To illustrate this dilemma I will use the Dutch situation in which the State Secretary of Justice and Safety struggles with her discretion. I will illustrate this by two examples:
In the first example discretion is welcomed by the State Secretary and used extensively. This concerns the way she deals with time limits in the asylum procedure. The second example concerns a situation in which discretion is seen as an unwelcome burden. This is the case when rejected asylum seekers who cannot be deported, root in the Netherlands and then claim that due to their specific situation they should be granted a residence permit.

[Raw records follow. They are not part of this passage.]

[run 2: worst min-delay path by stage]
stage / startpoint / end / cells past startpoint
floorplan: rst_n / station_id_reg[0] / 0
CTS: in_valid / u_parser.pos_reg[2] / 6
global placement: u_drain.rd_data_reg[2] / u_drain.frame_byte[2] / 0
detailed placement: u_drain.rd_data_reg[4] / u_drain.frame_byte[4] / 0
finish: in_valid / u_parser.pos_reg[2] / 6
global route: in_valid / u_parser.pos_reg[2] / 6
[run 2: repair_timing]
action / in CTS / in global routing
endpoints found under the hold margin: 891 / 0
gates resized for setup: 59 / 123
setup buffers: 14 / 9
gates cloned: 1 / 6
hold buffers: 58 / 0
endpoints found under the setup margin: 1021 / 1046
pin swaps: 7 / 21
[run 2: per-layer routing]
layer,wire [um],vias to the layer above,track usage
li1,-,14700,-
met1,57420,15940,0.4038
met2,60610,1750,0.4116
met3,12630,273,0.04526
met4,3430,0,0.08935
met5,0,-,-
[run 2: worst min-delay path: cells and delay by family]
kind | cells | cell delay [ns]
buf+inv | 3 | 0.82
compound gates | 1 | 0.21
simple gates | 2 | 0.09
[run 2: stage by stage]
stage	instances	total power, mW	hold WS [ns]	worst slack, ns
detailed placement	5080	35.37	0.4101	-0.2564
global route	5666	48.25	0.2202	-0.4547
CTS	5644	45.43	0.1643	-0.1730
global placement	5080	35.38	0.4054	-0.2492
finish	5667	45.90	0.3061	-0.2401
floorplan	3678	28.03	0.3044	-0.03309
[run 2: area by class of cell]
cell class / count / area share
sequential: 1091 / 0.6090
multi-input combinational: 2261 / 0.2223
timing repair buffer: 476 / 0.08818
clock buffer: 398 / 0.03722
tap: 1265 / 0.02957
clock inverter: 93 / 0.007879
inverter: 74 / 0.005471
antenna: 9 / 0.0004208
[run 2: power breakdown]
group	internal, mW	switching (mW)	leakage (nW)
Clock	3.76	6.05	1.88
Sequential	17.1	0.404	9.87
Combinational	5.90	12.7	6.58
==> config.mk <==
export PLATFORM = sky130hd
export DESIGN_NAME = midi_track_event_parser_flat
export DESIGN_NICKNAME = d
export VERILOG_FILES = /design/src/sv/mtep_pkg.sv /design/src/sv/mtep_byte_if.sv /design/src/sv/mtep_event_if.sv /design/src/sv/midi_track_event_parser.sv /design/src/sv/mtep_parser.sv /design/src/sv/mtep_queue.sv /design/src/flat_wrapper.sv
export SDC_FILE = /design/constraint.sdc
export NUM_CORES = 1
export LEC_CHECK = 0
export BUFFER_PORTS_ARGS = -buffer_cell sky130_fd_sc_hd__buf_2
export CAP_MARGIN = 25
export CELL_PAD_IN_SITES_DETAIL_PLACEMENT = 0
export CELL_PAD_IN_SITES_GLOBAL_PLACEMENT = 1
export CORE_ASPECT_RATIO = 2
export CORE_MARGIN = 1.5
export CORE_UTILIZATION = 48
export DETAILED_ROUTE_END_ITERATION = 8
export GPL_TIMING_DRIVEN = 0
export PLACE_DENSITY = 0.75
export SYNTH_ARGS = -nofsm -noshare
export SYNTH_HDL_FRONTEND = slang
export SYNTH_SLANG_ARGS = --single-unit
==> constraint.sdc <==
create_clock -name clk -period 16.61 [get_ports clk]
set_clock_uncertainty 0.1 [all_clocks]
set_input_delay 1.661 -clock clk [delete_from_list [all_inputs] [get_ports clk]]
set_output_delay 1.661 -clock clk [all_outputs]
set_load 0.05 [all_outputs]
==> src/sv/mtep_pkg.sv <==
package mtep_pkg;

  typedef enum logic [2:0] {
    KIND_NOTE_OFF  = 3'd0,
    KIND_NOTE_ON   = 3'd1,
    KIND_CHANNEL   = 3'd2,
    KIND_TRACK_END = 3'd3,
    KIND_DONE      = 3'd4,
    KIND_BAD_HDR   = 3'd5,
    KIND_BAD_TRK   = 3'd6
  } kind_t;

  typedef struct packed {
    logic [2:0]  event_kind;
    logic [15:0] track_index;
    logic [3:0]  channel;
    logic [6:0]  note;
    logic [6:0]  velocity;
    logic [27:0] delta_time;
  } event_t;

  localparam logic [7:0] STATUS_MIN   = 8'h80;
  localparam logic [7:0] SYSTEM_MIN   = 8'hF0;
  localparam logic [7:0] SYSEX_START  = 8'hF0;
  localparam logic [7:0] SYSEX_ESCAPE = 8'hF7;
  localparam logic [7:0] META_STATUS  = 8'hFF;
  localparam logic [7:0] META_EOT     = 8'h2F;
  localparam logic [3:0] HI_NOTE_OFF  = 4'h8;
  localparam logic [3:0] HI_NOTE_ON   = 4'h9;
  localparam logic [3:0] HI_PROGRAM   = 4'hC;
  localparam logic [3:0] HI_PRESSURE  = 4'hD;

  function automatic logic [7:0] hdr_tag(input logic [1:0] i);
    logic [7:0] r;
    unique case (i)
      2'd0: r = 8'h4D;
      2'd1: r = 8'h54;
      2'd2: r = 8'h68;
      default: r = 8'h64;
    endcase
    return r;
  endfunction

  function automatic logic [7:0] trk_tag(input logic [1:0] i);
    logic [7:0] r;
    unique case (i)
      2'd0: r = 8'h4D;
      2'd1: r = 8'h54;
      2'd2: r = 8'h72;
      default: r = 8'h6B;
    endcase
    return r;
  endfunction

endpackage

==> src/sv/mtep_byte_if.sv <==
interface mtep_byte_if;
  logic       valid;
  logic       ready;
  logic [7:0] data_byte;
  modport source (output valid, data_byte, input ready);
  modport sink (input valid, data_byte, output ready);
endinterface

==> src/sv/mtep_event_if.sv <==
interface mtep_event_if;
  logic        valid;
  logic        ready;
  logic [2:0]  event_kind;
  logic [15:0] track_index;
  logic [3:0]  channel;
  logic [6:0]  note;
  logic [6:0]  velocity;
  logic [27:0] delta_time;
  modport source (output valid, event_kind, track_index, channel, note, velocity,
                  delta_time, input ready);
  modport sink (input valid, event_kind, track_index, channel, note, velocity,
                delta_time, output ready);
endinterface

==> src/sv/midi_track_event_parser.sv <==
// A byte's event passes through the parser register, then the queue, before it reaches the output.
// Throughput: one byte per cycle unless the input stalls; a 2-word queue decouples the parser from the output.
// Input stalls only when the queue is full and the parser holds an event.
// Reset (rst, synchronous, active high) returns to expecting the header identifier.
// Errors and done are sticky until reset.
module midi_track_event_parser (
  input logic          clk,
  input logic          rst,
  mtep_byte_if.sink    in_ch,
  mtep_event_if.source out_ch
);
  logic             pv, pr;
  mtep_pkg::event_t pw, qw;

  mtep_parser u_parser (
    .clk(clk), .rst(rst),
    .in_valid(in_ch.valid), .in_ready(in_ch.ready), .in_byte(in_ch.data_byte),
    .ev_valid(pv), .ev_ready(pr), .ev(pw)
  );

  mtep_queue u_queue (
    .clk(clk), .rst(rst),
    .in_valid(pv), .in_ready(pr), .in_word(pw),
    .out_valid(out_ch.valid), .out_ready(out_ch.ready), .out_word(qw)
  );

  assign out_ch.event_kind  = qw.event_kind;
  assign out_ch.track_index = qw.track_index;
  assign out_ch.channel     = qw.channel;
  assign out_ch.note        = qw.note;
  assign out_ch.velocity    = qw.velocity;
  assign out_ch.delta_time  = qw.delta_time;
endmodule

==> src/sv/mtep_parser.sv <==
module mtep_parser (
  input  logic                clk,
  input  logic                rst,
  input  logic                in_valid,
  output logic                in_ready,
  input  logic [7:0]          in_byte,
  output logic                ev_valid,
  input  logic                ev_ready,
  output mtep_pkg::event_t    ev
);
  typedef enum logic [16:0] {
    PH_HDR_ID    = 17'd1 << 0,
    PH_HDR_LEN   = 17'd1 << 1,
    PH_HDR_FMT   = 17'd1 << 2,
    PH_HDR_NTRK  = 17'd1 << 3,
    PH_HDR_DIV   = 17'd1 << 4,
    PH_TRK_ID    = 17'd1 << 5,
    PH_TRK_LEN   = 17'd1 << 6,
    PH_DELTA     = 17'd1 << 7,
    PH_STATUS    = 17'd1 << 8,
    PH_DATA1     = 17'd1 << 9,
    PH_DATA2     = 17'd1 << 10,
    PH_SYX_LEN   = 17'd1 << 11,
    PH_META_TYPE = 17'd1 << 12,
    PH_META_LEN  = 17'd1 << 13,
    PH_SKIP      = 17'd1 << 14,
    PH_DONE      = 17'd1 << 15,
    PH_ERROR     = 17'd1 << 16
  } phase_t;

  phase_t      phase, phase_next;
  logic [2:0]  byte_count, byte_count_next;
  logic [7:0]  running_status, running_status_next;
  logic [7:0]  event_status, event_status_next;
  logic [27:0] delta_accum, delta_accum_next;
  logic [6:0]  first_data, first_data_next;
  logic [27:0] skip_count, skip_count_next;
  logic [15:0] tracks_total, tracks_total_next;
  logic [15:0] track_number, track_number_next;
  logic [7:0]  meta_kind, meta_kind_next;
  logic        emit;
  mtep_pkg::event_t res;
  logic [27:0] skip_shift, skip_dec;
  logic [15:0] track_inc;
  logic        go;

  assign in_ready = !ev_valid || ev_ready;
  assign go = in_valid && in_ready;
  assign skip_shift = {skip_count[20:0], in_byte[6:0]};
  assign skip_dec = skip_count - 28'd1;
  assign track_inc = track_number + 16'd1;

  always_comb begin
    phase_next = phase;
    byte_count_next = byte_count;
    running_status_next = running_status;
    event_status_next = event_status;
    delta_accum_next = delta_accum;
    first_data_next = first_data;
    skip_count_next = skip_count;
    tracks_total_next = tracks_total;
    track_number_next = track_number;
    meta_kind_next = meta_kind;
    emit = 1'b0;
    res = '0;
    res.track_index = track_number;
    begin : body
      logic [7:0] st;
      logic [6:0] second;
      logic       chan_done;
      logic       body_end;
      st = event_status;
      second = '0;
      chan_done = 1'b0;
      body_end = 1'b0;
      unique case (phase)
        PH_HDR_ID: begin
          if (in_byte != mtep_pkg::hdr_tag(byte_count[1:0])) begin
            phase_next = PH_ERROR;
            emit = 1'b1;
            res.event_kind = mtep_pkg::KIND_BAD_HDR;
          end else if (byte_count == 3'd3) begin
            phase_next = PH_HDR_LEN;
            byte_count_next = '0;
          end else byte_count_next = byte_count + 3'd1;
        end
        PH_HDR_LEN: begin
          if (byte_count == 3'd3) begin
            phase_next = PH_HDR_FMT;
            byte_count_next = '0;
          end else byte_count_next = byte_count + 3'd1;
        end
        PH_HDR_FMT: begin
          if (byte_count == 3'd1) begin
            phase_next = PH_HDR_NTRK;
            byte_count_next = '0;
          end else byte_count_next = byte_count + 3'd1;
        end
        PH_HDR_NTRK: begin
          tracks_total_next = {tracks_total[7:0], in_byte};
          if (byte_count == 3'd1) begin
            phase_next = PH_HDR_DIV;
            byte_count_next = '0;
          end else byte_count_next = byte_count + 3'd1;
        end
        PH_HDR_DIV: begin
          if (byte_count == 3'd1) begin
            byte_count_next = '0;
            track_number_next = '0;
            if (tracks_total == '0) begin
              phase_next = PH_DONE;
              emit = 1'b1;
              res.event_kind = mtep_pkg::KIND_DONE;
              res.track_index = '0;
            end else phase_next = PH_TRK_ID;
          end else byte_count_next = byte_count + 3'd1;
        end
        PH_TRK_ID: begin
          if (in_byte != mtep_pkg::trk_tag(byte_count[1:0])) begin
            phase_next = PH_ERROR;
            emit = 1'b1;
            res.event_kind = mtep_pkg::KIND_BAD_TRK;
          end else if (byte_count == 3'd3) begin
            phase_next = PH_TRK_LEN;
            byte_count_next = '0;
          end else byte_count_next = byte_count + 3'd1;
        end
        PH_TRK_LEN: begin
          if (byte_count == 3'd3) begin
            byte_count_next = '0;
            running_status_next = '0;
            phase_next = PH_DELTA;
            delta_accum_next = '0;
          end else byte_count_next = byte_count + 3'd1;
        end
        PH_DELTA: begin
          delta_accum_next = {delta_accum[20:0], in_byte[6:0]};
          if (!in_byte[7]) phase_next = PH_STATUS;
        end
        PH_STATUS: begin
          if (in_byte < mtep_pkg::STATUS_MIN) begin
            if (running_status == '0) begin
              phase_next = PH_ERROR;
              emit = 1'b1;
              res.event_kind = mtep_pkg::KIND_BAD_TRK;
            end else begin
              st = running_status;
              event_status_next = running_status;
              first_data_next = in_byte[6:0];
              if (st[7:4] == mtep_pkg::HI_PROGRAM || st[7:4] == mtep_pkg::HI_PRESSURE)
                chan_done = 1'b1;
              else phase_next = PH_DATA2;
            end
          end else begin
            event_status_next = in_byte;
            if (in_byte < mtep_pkg::SYSTEM_MIN) begin
              running_status_next = in_byte;
              phase_next = PH_DATA1;
            end else if (in_byte == mtep_pkg::SYSEX_START ||
                         in_byte == mtep_pkg::SYSEX_ESCAPE) begin
              running_status_next = '0;
              skip_count_next = '0;
              phase_next = PH_SYX_LEN;
            end else if (in_byte == mtep_pkg::META_STATUS) begin
              running_status_next = '0;
              phase_next = PH_META_TYPE;
            end else begin
              phase_next = PH_DELTA;
              delta_accum_next = '0;
            end
          end
        end
        PH_DATA1: begin
          first_data_next = in_byte[6:0];
          if (st[7:4] == mtep_pkg::HI_PROGRAM || st[7:4] == mtep_pkg::HI_PRESSURE)
            chan_done = 1'b1;
          else phase_next = PH_DATA2;
        end
        PH_DATA2: begin
          second = in_byte[6:0];
          chan_done = 1'b1;
        end
        PH_META_TYPE: begin
          meta_kind_next = in_byte;
          skip_count_next = '0;
          phase_next = PH_META_LEN;
        end
        PH_SYX_LEN, PH_META_LEN: begin
          skip_count_next = skip_shift;
          if (!in_byte[7]) begin
            if (skip_shift == '0) body_end = 1'b1;
            else phase_next = PH_SKIP;
          end
        end
        PH_SKIP: begin
          skip_count_next = skip_dec;
          if (skip_dec == '0) body_end = 1'b1;
        end
        PH_DONE, PH_ERROR: ;
        default: ;
      endcase
      if (chan_done) begin
        emit = 1'b1;
        phase_next = PH_DELTA;
        delta_accum_next = '0;
        res.channel = st[3:0];
        res.delta_time = delta_accum;
        if (st[7:4] == mtep_pkg::HI_NOTE_OFF) begin
          res.event_kind = mtep_pkg::KIND_NOTE_OFF;
          res.note = first_data_next;
          res.velocity = second;
        end else if (st[7:4] == mtep_pkg::HI_NOTE_ON) begin
          res.event_kind = (second == '0) ? mtep_pkg::KIND_NOTE_OFF
                                          : mtep_pkg::KIND_NOTE_ON;
          res.note = first_data_next;
          res.velocity = second;
        end else res.event_kind = mtep_pkg::KIND_CHANNEL;
      end
      if (body_end) begin
        if (event_status == mtep_pkg::META_STATUS && meta_kind == mtep_pkg::META_EOT) begin
          emit = 1'b1;
          res.delta_time = delta_accum;
          if (track_inc >= tracks_total) begin
            phase_next = PH_DONE;
            res.event_kind = mtep_pkg::KIND_DONE;
          end else begin
            res.event_kind = mtep_pkg::KIND_TRACK_END;
            track_number_next = track_inc;
            phase_next = PH_TRK_ID;
            byte_count_next = '0;
          end
        end else begin
          phase_next = PH_DELTA;
          delta_accum_next = '0;
        end
      end
    end
  end

  always_ff @(posedge clk) begin
    if (rst) begin
      phase <= PH_HDR_ID;
      byte_count <= '0;
      running_status <= '0;
      event_status <= '0;
      delta_accum <= '0;
      first_data <= '0;
      skip_count <= '0;
      tracks_total <= '0;
      track_number <= '0;
      meta_kind <= '0;
      ev_valid <= 1'b0;
    end else begin
      if (go) begin
        phase <= phase_next;
        byte_count <= byte_count_next;
        running_status <= running_status_next;
        event_status <= event_status_next;
        delta_accum <= delta_accum_next;
        first_data <= first_data_next;
        skip_count <= skip_count_next;
        tracks_total <= tracks_total_next;
        track_number <= track_number_next;
        meta_kind <= meta_kind_next;
        ev_valid <= emit;
      end else if (ev_ready) begin
        ev_valid <= 1'b0;
      end
    end
  end

  always_ff @(posedge clk) begin
    if (go && emit) ev <= res;
  end
endmodule

==> src/sv/mtep_queue.sv <==
module mtep_queue (
  input  logic             clk,
  input  logic             rst,
  input  logic             in_valid,
  output logic             in_ready,
  input  mtep_pkg::event_t in_word,
  output logic             out_valid,
  input  logic             out_ready,
  output mtep_pkg::event_t out_word
);
  mtep_pkg::event_t slot [2];
  logic [1:0] count;
  logic       rd_ptr, wr_ptr;
  logic       push, pop;

  assign in_ready = (count != 2'd2);
  assign out_valid = (count != 2'd0);
  assign out_word = slot[rd_ptr];
  assign push = in_valid && in_ready;
  assign pop = out_valid && out_ready;

  always_ff @(posedge clk) begin
    if (rst) begin
      count <= '0;
      rd_ptr <= 1'b0;
      wr_ptr <= 1'b0;
    end else begin
      if (push) wr_ptr <= ~wr_ptr;
      if (pop) rd_ptr <= ~rd_ptr;
      count <= count + {1'b0, push} - {1'b0, pop};
    end
  end

  always_ff @(posedge clk) begin
    if (push) slot[wr_ptr] <= in_word;
  end
endmodule

==> src/flat_wrapper.sv <==
// flat-port wrapper written by rule: the top's interface ports become plain ports
module midi_track_event_parser_flat 
  (clk, rst, in_ch_valid, in_ch_data_byte, in_ch_ready, out_ch_valid, out_ch_event_kind, out_ch_track_index, out_ch_channel, out_ch_note, out_ch_velocity, out_ch_delta_time, out_ch_ready);
  mtep_byte_if in_ch_i ();
  mtep_event_if out_ch_i ();
  input logic clk;
  input logic rst;
  input wire logic [$bits(in_ch_i.valid)-1:0] in_ch_valid;
  input wire logic [$bits(in_ch_i.data_byte)-1:0] in_ch_data_byte;
  output wire logic [$bits(in_ch_i.ready)-1:0] in_ch_ready;
  output wire logic [$bits(out_ch_i.valid)-1:0] out_ch_valid;
  output wire logic [$bits(out_ch_i.event_kind)-1:0] out_ch_event_kind;
  output wire logic [$bits(out_ch_i.track_index)-1:0] out_ch_track_index;
  output wire logic [$bits(out_ch_i.channel)-1:0] out_ch_channel;
  output wire logic [$bits(out_ch_i.note)-1:0] out_ch_note;
  output wire logic [$bits(out_ch_i.velocity)-1:0] out_ch_velocity;
  output wire logic [$bits(out_ch_i.delta_time)-1:0] out_ch_delta_time;
  input wire logic [$bits(out_ch_i.ready)-1:0] out_ch_ready;
  assign in_ch_i.valid = in_ch_valid;
  assign in_ch_i.data_byte = in_ch_data_byte;
  assign in_ch_ready = in_ch_i.ready;
  assign out_ch_valid = out_ch_i.valid;
  assign out_ch_event_kind = out_ch_i.event_kind;
  assign out_ch_track_index = out_ch_i.track_index;
  assign out_ch_channel = out_ch_i.channel;
  assign out_ch_note = out_ch_i.note;
  assign out_ch_velocity = out_ch_i.velocity;
  assign out_ch_delta_time = out_ch_i.delta_time;
  assign out_ch_i.ready = out_ch_ready;
  midi_track_event_parser u_core (.clk(clk), .rst(rst), .in_ch(in_ch_i), .out_ch(out_ch_i));
endmodule
==> flow_summary_export.csv, run 1 <==
group,metric,value,unit
detailed_routing,avgViaCountPerCell,5.94,
logic_synthesis,synth-seq-cells,340,
logic_synthesis,synth_common_cells,"195 x edfxtp_1, 145 x dfxtp_1, 131 x nor2_1",
logic_synthesis,synth-edff-count,195,
detailed_routing,wire_per_inst,22.3,um
finish,area_growth,12.8,%
run_status,status,"finished clean",
setup_path,criticalPathCategory,"register to register",
logic_synthesis,ys_seq_area_share,55.2,%
setup_path,arrival,5430,ps
place,portBuffers,77,
clock_tree,clockBufferDepth,3,
logic_synthesis,synthXorXnorAreaFrac,1.60,%
setup_path,end_kind,"register",
timing,max_freq,190,MHz
setup_path,path_delay_family,"simple AND/OR/NAND/NOR gates",
global_route,grt.overflow.total,0,
place,dp_hpwl,33800,um
clock_tree,clock-root-buffer,"clkbuf_16",
logic_synthesis,ys_types,83,
global_route,grt_pass1_wl,68200,um
detailed_routing,drtIter0Drc,839,
logic_synthesis,synth.area.top_cells,"edfxtp_1 37%, dfxtp_1 18%, mux2_2 4.6%, nor2_1 3.1%, mux2i_1 3.0%",
timing,worst_slew_margin_rel,28.1,%
timing,setup_viol,0,
finish,fill_cells,2951,
detailed_routing,first_pass_iters,5,
timing,fin_crit_sh,31.7,%
clock_tree,cts_resized,0,
place,postPlaceCellArea,16900,um^2
setup_path,cp-start-kind,"register",
timing,slew_viol_final,0,
setup_path,cp_num_buf_inv,4,
timing,fin_tns_setup,0,ps
clock_tree,cts_buffers,29,
clock_tree,cts_max_level,1,
logic_synthesis,synth_area,15900,um^2
floorplanning,die_h,260,um
setup_path,path_cells,"inv_1 > ha_1 > nor3b_1 > nand4_1 > nor3_1 > nand3b_1 > nand2_2 > a31o_2 > buf_4 > a21oi_2 > buf_2 > a21oi_4 > buf_12",
clock_tree,hold_buffers,0,
logic_synthesis,synthesis.nets,1487,
power_and_ir_drop,p_leak,6.20,nW
finish,finalNonFillerCells,2017,
power_and_ir_drop,power,0.00214,W
floorplanning,start_util,48.5,%
logic_synthesis,synth-simple-area-share,17.5,%
global_route,grt_pass1_vias,11936,
power_and_ir_drop,powerDensity,120,nW/um^2
detailed_routing,num_vias,11986,
setup_path,slowest_delay,800,ps
logic_synthesis,synth_top_area_share,36.9,%
clock_tree,cts_num_sinks,340,
floorplanning,io_pins,79,
logic_synthesis,synthMuxAreaShare,7.65,%
logic_synthesis,synth_cells,1448,
run,drv_cap,0,
global_route,antenna_found_initial,0,
detailed_routing,antenna_left,0,
floorplanning,die_w,132,um
clock_tree,cts_tree,"built",
timing,finalHoldViolCount,0,
detailed_routing,post-route-drc-count,0,
clock_tree,clk_pin_slew,70,ps
finish,fin_nets,1602,
detailed_routing,routed_wl,45100,um
logic_synthesis,avgSynthCellArea,11.0,um^2
timing,period_needed,5260,ps
finish,postLayoutCellArea,17900,um^2
place,dp_cells,1963,
logic_synthesis,synthAdderAreaFrac,2.13,%
place,place_congestion,0.963,
logic_synthesis,synth_compound_area_share,12.6,%
logic_synthesis,synthFlopType,"edfxtp_1",
logic_synthesis,yosysMostFrequentCell,"edfxtp_1",
global_route,track_usage,26.0,%
power_and_ir_drop,ir_drop,90.7,uV
timing,rsz0062_at_grt,"false",
timing,hold_slack,343,ps
finish,diodes,0,
setup_path,critPathRequiredTime,16780,ps
logic_synthesis,synth_warnings,0,
floorplanning,core-area,32700,um^2
finish,drive_gt1_share,16.0,%
floorplanning,die-area,34200,um^2
setup_path,crit_slowest_cell,"nor3b_1",
clock_tree,post-cts-setup-buffers,0,
logic_synthesis,async_reset_ff_share,0,%
timing,tightest_slew,1080,ps
floorplanning,fp-row-count,94,
setup_path,path_max_fanout,29,
min_path,holdCritPathClass,"register to register",
clock_tree,clock_latency,570,ps
global_route,grt_start_max_net_pins,50,
logic_synthesis,yosysTopAreaCell,"edfxtp_1",
logic_synthesis,synth_top_family_by_area,"simple AND/OR/NAND/NOR gates",
==> flip-flops by register name, summed over array words and instances (netlist names), 2 cells and up, named ones only <==
name                            cells
u_core.u_queue.count                2
u_core.u_parser.first_data          7
u_core.u_parser.skip_count         28
u_core.u_parser.running_status      8
u_core.u_parser.delta_accum        28
u_core.u_parser.tracks_total       16
u_core.u_parser.meta_kind           8
u_core.u_parser.track_number       16
u_core.u_parser.event_status        8
u_core.u_queue.slot               130
u_core.u_parser.byte_count          3
u_core.u_parser.ev                 65
u_core.u_parser.phase              17
==> through the flow <==
step	setup slack [ps]	util (%)
floorplan	9140	-
global placement	6910	51.3
detailed placement	11060	51.8
CTS	11440	54.7
global route	11180	54.7
finish	11350	54.7
==> final cells by class <==
type                    instances  area [um^2]  share of cell area [%]
plain buffers                  96          402                    2.24
clock buffers                  34          754                    4.22
clock inverters                19          190                    1.06
inverters                      34          128                   0.713
multi-input cells             978         6600                    36.9
flip-flops and latches        340         8760                    49.0
well taps                     432          541                    3.02
repair buffers                 84          520                    2.91
==> layer usage <==
layer / GRT usage [%] / wire, um
met1: 24.4 / 15100
met2: 52.5 / 25200
met3: 2.79 / 1750
met4: 16.4 / 3020
met5: 0 / 0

In the end I hope to show that – although the dilemma of discretion seems to be a choice between equal and individual treatment – in fact both can be realized.
Prof. Ashley B. Terlouw
Sociology of Law and Migration Law
Radboud University (Nijmegen, Netherlands)
Ashley Terlouw is professor of Sociology of Law at Radboud University (Nijmegen, Netherlands). She is chair of one of the two research centres of the Law Faculty, the Research Centres for State and Law, and is responsible for the Institute of Sociology of Law and for the Centre of Migration Law.
She is also the chair of the Meijers Committee (Standing Committee of Experts in International Migration, Refugee and Criminal Law), the chair of the journal Asiel en Migratierecht, and is responsible for the Sectorplan on Conflict Resolution, for which Radboud University collaborates with the universities of Leiden and Utrecht.
In the past, she has worked at the Office of the District Court of The Hague, and was the head of the Refugee Department at Amnesty International Nederland. She has also been a member of the Dutch Committee on Equal Treatment, and was a deputy judge at the District Court of Gelderland (Migration Chamber) from 2011 – 2016.
Ashley’s main research topics are asylum, non-discrimination, and the working of judicial institutions, and she has published extensively on the administration of justice and migration law. She is supervising various PhD projects in e.g. strategic litigation in asylum cases, externalisation of EU asylum law, time pressure on migration law and criminal law judges, country of origin information in asylum procedures, and the treatment of Roma EU citizens.
Relevant publications (in English):
(for a full list of Ashley’s publications, see the Radboud Repository here)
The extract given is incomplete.